In all the excitement about the Roadrunner petaflop announcement this week, a bunch of other HPC news got pushed aside. One item that caught my eye was the announcement by the Canadian High Performance Computing Virtual Laboratory (HPCVL) that it had purchased a cluster made up of 78 Sun SPARC Enterprise T5140 servers, which is not a product you hear much about in the HPC space. In fact, it may be the only production system of its kind at an HPC facility.
The T5140 is a dual-socket server that uses the 8-core UltraSPARC T2 processor (“Niagara 2”). The T2 is the follow-on to the T1, which had only one floating point unit shared across its eight cores. When the T2 came along in 2007, Sun had remedied this by adding an FPU to each core, thereby making it suitable for technical computing.

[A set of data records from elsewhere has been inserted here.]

<file path="config.mk">
export PLATFORM = sky130hd
export DESIGN_NAME = sticky_irq_status
export DESIGN_NICKNAME = d
export VERILOG_FILES = /design/src/rtl/isr_pkg.sv /design/src/rtl/isr_edge_detect.sv /design/src/rtl/isr_read_tracker.sv /design/src/rtl/isr_bit_cell.sv /design/src/rtl/sticky_irq_status.sv
export SDC_FILE = /design/constraint.sdc
export NUM_CORES = 1
export LEC_CHECK = 0
export ABC_CLOCK_PERIOD_IN_PS = 1500
export BUFFER_PORTS_ARGS = -buffer_cell sky130_fd_sc_hd__buf_2
export CAP_MARGIN = 40
export CORE_AREA = 2 2 53 55
export DETAILED_ROUTE_END_ITERATION = 12
export DIE_AREA = 0 0 55 57
export GPL_ROUTABILITY_DRIVEN = 0
export GPL_TIMING_DRIVEN = 0
export PLACE_DENSITY = 0.73
export SYNTH_ARGS = -nofsm -noshare
export SYNTH_HDL_FRONTEND = slang
export SYNTH_SLANG_ARGS = --single-unit
</file>
<file path="constraint.sdc">
create_clock -name clk -period 1.5 [get_ports clk]
set_clock_uncertainty 0.05 [all_clocks]
set_input_delay 0.075 -clock clk [delete_from_list [all_inputs] [get_ports clk]]
set_output_delay 0.075 -clock clk [all_outputs]
set_load 0.01 [all_outputs]
</file>
<file path="src/rtl/isr_pkg.sv">
`timescale 1ns/1ps
package isr_pkg;
    typedef enum logic {
        CAPTURE_EDGE  = 1'b0,
        CAPTURE_LEVEL = 1'b1
    } capture_mode_e;

    localparam int BIT_TX_SLIP    = 7;
    localparam int BIT_PORT_SLIP  = 6;
    localparam int BIT_RATIO_OOR  = 5;
    localparam int BIT_OVR_LEFT   = 4;
    localparam int BIT_OVR_RIGHT  = 3;
    localparam int BIT_CBUF_FIRST = 2;
    localparam int BIT_CBUF_SECND = 1;
    localparam int BIT_RX_ERROR   = 0;
    localparam int STATUS_BITS    = 8;
endpackage

</file>
<file path="src/rtl/isr_edge_detect.sv">
`timescale 1ns/1ps
module isr_edge_detect #(
    parameter int W = 8
) (
    input  logic         clk,
    input  logic         rst_n,
    input  logic [W-1:0] src,
    input  logic         level_mode,
    output logic [W-1:0] hit
);
    import isr_pkg::*;

    typedef struct packed {
        logic [W-1:0] prev;
    } edge_state_t;

    edge_state_t st_d, st_q;
    capture_mode_e mode;

    always_comb begin
        mode      = capture_mode_e'(level_mode);
        st_d      = st_q;
        st_d.prev = src;
        if (mode == CAPTURE_LEVEL) begin
            hit = src;
        end else begin
            hit = src & ~st_q.prev;
        end
    end

    always_ff @(posedge clk or negedge rst_n) begin
        if (!rst_n) begin
            st_q <= '0;
        end else begin
            st_q <= st_d;
        end
    end
endmodule

</file>
<file path="src/rtl/isr_read_tracker.sv">
`timescale 1ns/1ps
module isr_read_tracker #(
    parameter int W = 8
) (
    input  logic         clk,
    input  logic         rst_n,
    input  logic         rd_stb,
    input  logic [W-1:0] cur,
    output logic [W-1:0] clr
);
    typedef struct packed {
        logic         pend;
        logic [W-1:0] snap;
    } rd_state_t;

    rd_state_t st_d, st_q;

    always_comb begin
        st_d      = st_q;
        st_d.pend = rd_stb;
        if (rd_stb) begin
            st_d.snap = cur;
        end
        clr = st_q.pend ? st_q.snap : '0;
    end

    always_ff @(posedge clk or negedge rst_n) begin
        if (!rst_n) begin
            st_q <= '0;
        end else begin
            st_q <= st_d;
        end
    end
endmodule

</file>
<file path="src/rtl/isr_bit_cell.sv">
`timescale 1ns/1ps
module isr_bit_cell (
    input  logic clk,
    input  logic rst_n,
    input  logic set_i,
    input  logic clr_i,
    input  logic en_i,
    output logic bit_d,
    output logic bit_q
);
    typedef struct packed {
        logic held;
    } cell_state_t;

    cell_state_t st_d, st_q;

    always_comb begin
        st_d      = st_q;
        st_d.held = en_i & (set_i | (st_q.held & ~clr_i));
        bit_d     = st_d.held;
        bit_q     = st_q.held;
    end

    always_ff @(posedge clk or negedge rst_n) begin
        if (!rst_n) begin
            st_q <= '0;
        end else begin
            st_q <= st_d;
        end
    end
endmodule

</file>
<file path="src/rtl/sticky_irq_status.sv">
`timescale 1ns/1ps
module sticky_irq_status #(
    parameter int W = isr_pkg::STATUS_BITS
) (
    input  logic         clk,
    input  logic         rst_n,
    input  logic [W-1:0] evt_src,
    input  logic [W-1:0] mask_en,
    input  logic         level_mode,
    input  logic         rd_stb,
    output logic [W-1:0] rd_data,
    output logic         irq
);
    typedef struct packed {
        logic req;
    } top_state_t;

    top_state_t st_d, st_q;

    logic [W-1:0] set_vec;
    logic [W-1:0] clr_vec;
    logic [W-1:0] stat_d;
    logic [W-1:0] stat_q;

    isr_edge_detect #(.W(W)) u_edge (
        .clk        (clk),
        .rst_n      (rst_n),
        .src        (evt_src),
        .level_mode (level_mode),
        .hit        (set_vec)
    );

    isr_read_tracker #(.W(W)) u_rd (
        .clk    (clk),
        .rst_n  (rst_n),
        .rd_stb (rd_stb),
        .cur    (stat_q),
        .clr    (clr_vec)
    );

    for (genvar i = 0; i < W; i++) begin : g_cell
        isr_bit_cell u_cell (
            .clk   (clk),
            .rst_n (rst_n),
            .set_i (set_vec[i]),
            .clr_i (clr_vec[i]),
            .en_i  (mask_en[i]),
            .bit_d (stat_d[i]),
            .bit_q (stat_q[i])
        );
    end

    always_comb begin
        st_d     = st_q;
        st_d.req = |stat_d;
        rd_data  = stat_q;
        irq      = st_q.req;
    end

    always_ff @(posedge clk or negedge rst_n) begin
        if (!rst_n) begin
            st_q <= '0;
        end else begin
            st_q <= st_d;
        end
    end
endmodule

</file>
**Yosys cells after proc, flatten, opt, wreduce, memory -nomap -nowiden**

Index checks and enable logic that the tools add are counted.

- Flip-flop bits (word level): 26
- Output and inout port bits: 9

- Muxes and demuxes: 2
- Bitwise gates (word level): 34
- Reduce and logical (&&, ||, !) cells: 1

Operators with widths:

| cell | number |
|---|---|
| $and A1 B1 Y1 | 16 |
| $mux W8 | 2 |
| $and A8 B8 Y8 | 1 |
| $not A1 Y1 | 8 |
| $not A8 Y8 | 1 |
| $or A1 B1 Y1 | 8 |
| $reduce_or A8 Y1 | 1 |

**Depth between registers and ports, before layout**

- Depth after elaboration: 6
- Mapped depth: 4
- Mapped depth without buffers: 4

**Hierarchy**

From an unflattened synthesis, not the netlist that was laid out.

- Cell total of the unflattened synthesis: 71
- Area total of the unflattened synthesis: 1112.3 sq um

By module, submodules not included:

| module | times used | cells an instance | area each (sq um) | sequential area each (sq um) |
|---|---|---|---|---|
| isr_read_tracker | 1 | 26 | 406.6 | 225.2 |
| isr_bit_cell | 8 | 3 | 46.3 | 25.0 |
| isr_edge_detect | 1 | 17 | 294.0 | 200.2 |
| sticky_irq_status | 1 | 4 | 41.3 | 25.0 |

**Least setup slack after synthesis**

OpenSTA, ideal clock, no wires.

- Path type: reg2reg
- Start point: reg u_rd.st_q[8] (netlist bit)
- End point: reg st_q, in the netlist irq
- Library setup time: 129 ps
- Data arrival time: 891 ps
- Slack: 431 ps
- Cell stages (with the launch flop): 5
- Buffers on the path: 0
- Period minus slack after synthesis: 1069 ps
- Path through: dfrtp_1 and2_1 o22ai_2 nor4_2 nand2_1

- Cells in the longest elaborated chain, start to end: 6

Ends and longest elaborated chain:

| element | RTL line | RTL |
|---|---|---|
| from (decl) | isr_read_tracker.sv:16 | `rd_state_t st_d, st_q;` |
| from (signal assigned) | isr_read_tracker.sv:31 | `st_q <= st_d;` |
| $mux W8 | isr_read_tracker.sv:24 | `clr = st_q.pend ? st_q.snap : '0;` |
| $not A1 Y1 | isr_bit_cell.sv:19 | `st_d.held = en_i & (set_i \| (st_q.held & ~clr_i));` |
| $and A1 B1 Y1 | isr_bit_cell.sv:19 |  |
| $or A1 B1 Y1 | isr_bit_cell.sv:19 |  |
| $and A1 B1 Y1 | isr_bit_cell.sv:19 |  |
| net g_cell[0].u_cell.bit_d | isr_bit_cell.sv:8 | `output logic bit_d,` |
| $reduce_or A8 Y1 | sticky_irq_status.sv:55 | `st_d.req = \|stat_d;` |
| net st_d | sticky_irq_status.sv:18 | `top_state_t st_d, st_q;` |
| to (signal assigned) | sticky_irq_status.sv:64 | `st_q <= st_d;` |
| to (decl) | sticky_irq_status.sv:18 |  |

The timed path passes the listed nets, and every way through them passes these cells.
A chain may end at the register's enable or synchronous reset.

**Worst setup path in the final report**

- Start point: reg u_rd.st_q[8] (netlist bit)
- End point: reg st_q, in the netlist irq

- Cells in the longest elaborated chain, start to end: 6

Ends and longest elaborated chain:

| element | RTL line |
|---|---|
| $mux W8 | isr_read_tracker.sv:24 |
| $not A1 Y1 | isr_bit_cell.sv:19 |
| $and A1 B1 Y1 | isr_bit_cell.sv:19 |
| $or A1 B1 Y1 | isr_bit_cell.sv:19 |
| $and A1 B1 Y1 | isr_bit_cell.sv:19 |
| net g_cell[5].u_cell.bit_d | isr_bit_cell.sv:8 |
| $reduce_or A8 Y1 | sticky_irq_status.sv:55 |
| net st_d | sticky_irq_status.sv:18 |

The timed path passes the listed nets, and every way through them passes these cells.

==> Flow_metrics.wiki <==
{| class="wikitable"
! Metric !! Value
|-
| Unrepaired setup endpoints after global routing || false
|-
| Top Ports || 29
|-
| Nets || 157
|-
| Initial standard-cell utilization of the core || 0.415
|-
| Mapped Area || 0.00109 mm2
|-
| Main combinational cell family by area after synthesis || simple AND/OR/NAND/NOR gates
|-
| Remaining antenna violation count || 0
|-
| Crit Path Class || register to register
|-
| Fraction of layout instances using a drive strength above 1 || 0.426
|-
| Share of cell area taken by muxes after synthesis || 0.0829
|-
| Total of buffers placed on input and output ports || 28
|-
| Crit Reg-Reg Endpoint || irq
|-
| Final setup fails || 0
|-
| Vias post-DR || 768
|-
| Die width || 55 um
|-
| Leakage Power || 0.727 nW
|-
| All-layer global routing usage || 0.146
|-
| Required time at the endpoint of the critical path || 1.66 ns
|-
| Worst vdd rail ir drop || 0.000692 V
|-
| R2R setup slack || 0.23 ns
|-
| Global-route wire length before repair || 3310 um
|-
| Seq/Total Area, Yosys || 0.599
|-
| CTS Sinks || 26
|-
| Number of warning messages in the yosys log || 0
|-
| Worst hold path depth || 3
|-
| Worst reg2reg path depth || 4
|-
| DPL Wire Length || 1420 um
|-
| Highest-count cells in the layout ignoring fill and taps || buf_2, dfrtp_1, dlygate4sd3_1, nand2_1
|-
| Placement Rows || 19
|-
| Most common cell after layout, fill and taps aside || buf_2
|-
| Slew margin rel. || 0.632
|-
| N_diodes || 0
|-
| Root Driver || clkbuf_4
|-
| Endpoint with the worst hold slack || g_cell[4].u_cell.bit_q
|-
| Share of the clock period used by the worst path || 0.845
|-
| Critical path capture point type || register
|-
| Initial antenna violation count || 0
|-
| Die outline height || 57 um
|-
| Max FO, Critical Path || 8
|-
| Number of synthesized register bits || 26
|-
| CTS tree || done
|-
| Maximum level of the CTS H-tree || 1
|-
| Resized Gates After CTS || 0
|-
| Drt first-iter violations || 2
|-
| Final routed DRC violation total || 0
|-
| Placeable Area || 0.00262 mm2
|-
| Kind of path behind the tightest hold check || input port to register
|-
| Distinct cell type count after synthesis || 13
|-
| Vias in the first global route || 777
|-
| TritonRoute pass-1 iters || 4
|-
| Filler cells || 236
|-
| Synthesis-to-layout area growth || 37.9%
|-
| Via density per instance || 4.60
|-
| Synth Area in XOR/XNOR || 0
|-
| Cells after synthesis || 86
|-
| Critical path launch point type || register
|-
| Power density over the cells || 1020 mW/mm2
|-
| Simple-gate portion of the synthesized area || 0.177
|-
| Critical register-to-register path startpoint || u_rd.st_q[8]
|-
| Total CTS buffers || 3
|-
| Routed length per placed instance || 12.1 um
|-
| Post-route setup TNS || 0 ns
|-
| Shortest period the worst path allows || 1.27 ns
|-
| Synth Area in Compound Gates || 0.0806
|-
| Beginning of the worst hold path || level_mode
|-
| Post-CTS setup buffer count || 0
|-
| # Max-Cap Violations || 0
|-
| Pin count of the biggest net entering global routing || 27
|-
| Syn_nets || 106
|-
| Outcome || finished, final reports clean
|-
| Clock Path Buffers || 2
|-
| Worst endpoint data arrival time || 1.43 ns
|-
| Synthesized-area fraction occupied by adder cells || 0
|-
| Clk_lat worst skew || 0.31 ns
|-
| GRT Residual Overflow || 0
|-
| Maximum operating frequency || 789 MHz
|-
| Average cell area after synthesis || 12.6 um2
|-
| Worst slack, placed || 0.213 ns
|-
| Wirelength, routed || 2030 um
|-
| Number of slew-limit violations in the final report || 0
|-
| DIE AREA || 0.00314 mm2
|-
| Clk slew on worst S/H paths || 0.14 ns
|-
| Worst Slack Setup Final || 0.232 ns
|-
| Hold violation count in the final report || 0
|-
| Worst Tran Pin Value || 0.552 ns
|}
==> stage by stage <==
step | cells | utilization | cell area (um2) | total power, mW | hold slack [ns]
5_1_grt | 167 | 0.573 | 1500 | 1.62 | 0.136
3_3_place_gp | 145 | 0.484 | 1260 | 1.03 | 0.0400
6_report | 167 | 0.573 | 1500 | 1.53 | 0.138
3_5_place_dp | 145 | 0.484 | 1260 | 1.04 | 0.0513
4_1_cts | 167 | 0.573 | 1500 | 1.55 | 0.149
2_1_floorplan | 86 | - | 1090 | 0.950 | -0.271
==> worst max path at each step <==
| stage | start | endpoint | slack (ns) | depth (start not counted) |
|---|---|---|---|---|
| 6_report | u_rd.st_q[8] | irq | 0.23 | 4 |
| 4_1_cts | u_rd.st_q[8] | irq | 0.18 | 4 |
| 5_1_grt | u_rd.st_q[8] | irq | 0.1 | 4 |
| 3_3_place_gp | u_rd.st_q[8] | irq | 0.24 | 4 |
| 2_1_floorplan | u_rd.st_q[8] | irq | 0.43 | 4 |
| 3_5_place_dp | u_rd.st_q[8] | irq | 0.21 | 4 |
==> flip-flops by register name, indices dropped and copies added (netlist names) <==
register and cells:
u_edge.st_q 8, irq 1, g_cell.u_cell.bit_q 8, u_rd.st_q 9
==> layout make-up <==
class,count,area [um2],area share
plain buffers,9,65.1,0.0434
clock buffers,3,22.5,0.0150
clock inverters,1,30.0,0.0201
multi-input cells,51,370,0.247
flip-flops and latches,26,651,0.434
well taps,31,38.8,0.0259
repair buffers,46,320,0.214
==> cell usage after synthesis <==
master | count | area share
nor2b_1 | 4 | 0.023
o22ai_2 | 6 | 0.069
nor4_2 | 1 | 0.012
buf_2 | 1 | 0.0046
o22ai_1 | 2 | 0.012
and2_1 | 8 | 0.046
dfrtp_1 | 26 | 0.60
mux2_2 | 8 | 0.083
and2b_1 | 2 | 0.014
and2b_4 | 2 | 0.018
nand2_1 | 17 | 0.059
nor4_1 | 1 | 0.0058
buf_4 | 8 | 0.055
==> where the power goes <==
group | leakage (nW) | switching [mW] | internal (mW) | total (mW)
clock | 0.0279 | 0.201 | 0.270 | 0.471
combinational | 0.381 | 0.107 | 0.157 | 0.264
sequential | 0.317 | 0.0337 | 0.765 | 0.799
==> worst max-delay path, stage by stage (launching register included) <==
cell and delay, ns:
dfrtp_1 0.49, and2_1 0.16, o22ai_1 0.09, nor4_1 0.29, nand2_1 0.09
==> cells by family after synthesis <==
logic type | Yosys count
buf+inv | 9
simple gates | 35
flops | 26
mux | 8
compound gates | 8
==> what timing repair did <==
item / 4_1_cts / 5_1_grt
hold buffers: 18 / 0
endpoints found under the hold margin: 43 / 0
setup endpoints to repair: 0 / 0
==> metal layers <==
layer	up-vias	part of all wire	wire length, um	GRT usage
met1	373	0.44	901	0.190
met4	0	0	0	0.0314
met2	16	0.52	1060	0.248
li1	379	-	-	-
met5	-	0	0	0
met3	0	0.035	70	0.0314
(Power assumes the default switching activity.)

The big deal about the T2 is that it offers lots of throughput in a very energy-efficient package. That’s why the T2 servers are aimed mostly at enterprise users with scaled-out Web or data warehouse applications who want to consolidate resources. Since each processor core can handle 8 threads, the 78-node cluster the Canadians bought can juggle almost 10,000 simultaneously. Not bad for less than a 100 nodes.
The knock on the T2, at least for HPC, is a lack of raw performance. Each processor yields no more than 10 gigaflops or so on Linpack, mainly due to relatively slow clock speeds offered with the processor — in the 0.9 to 1.4 GHz range. If an application can mostly run out of cache, Xeon or Opteron-based machines are going to outperform the UltraSPARC pretty handily.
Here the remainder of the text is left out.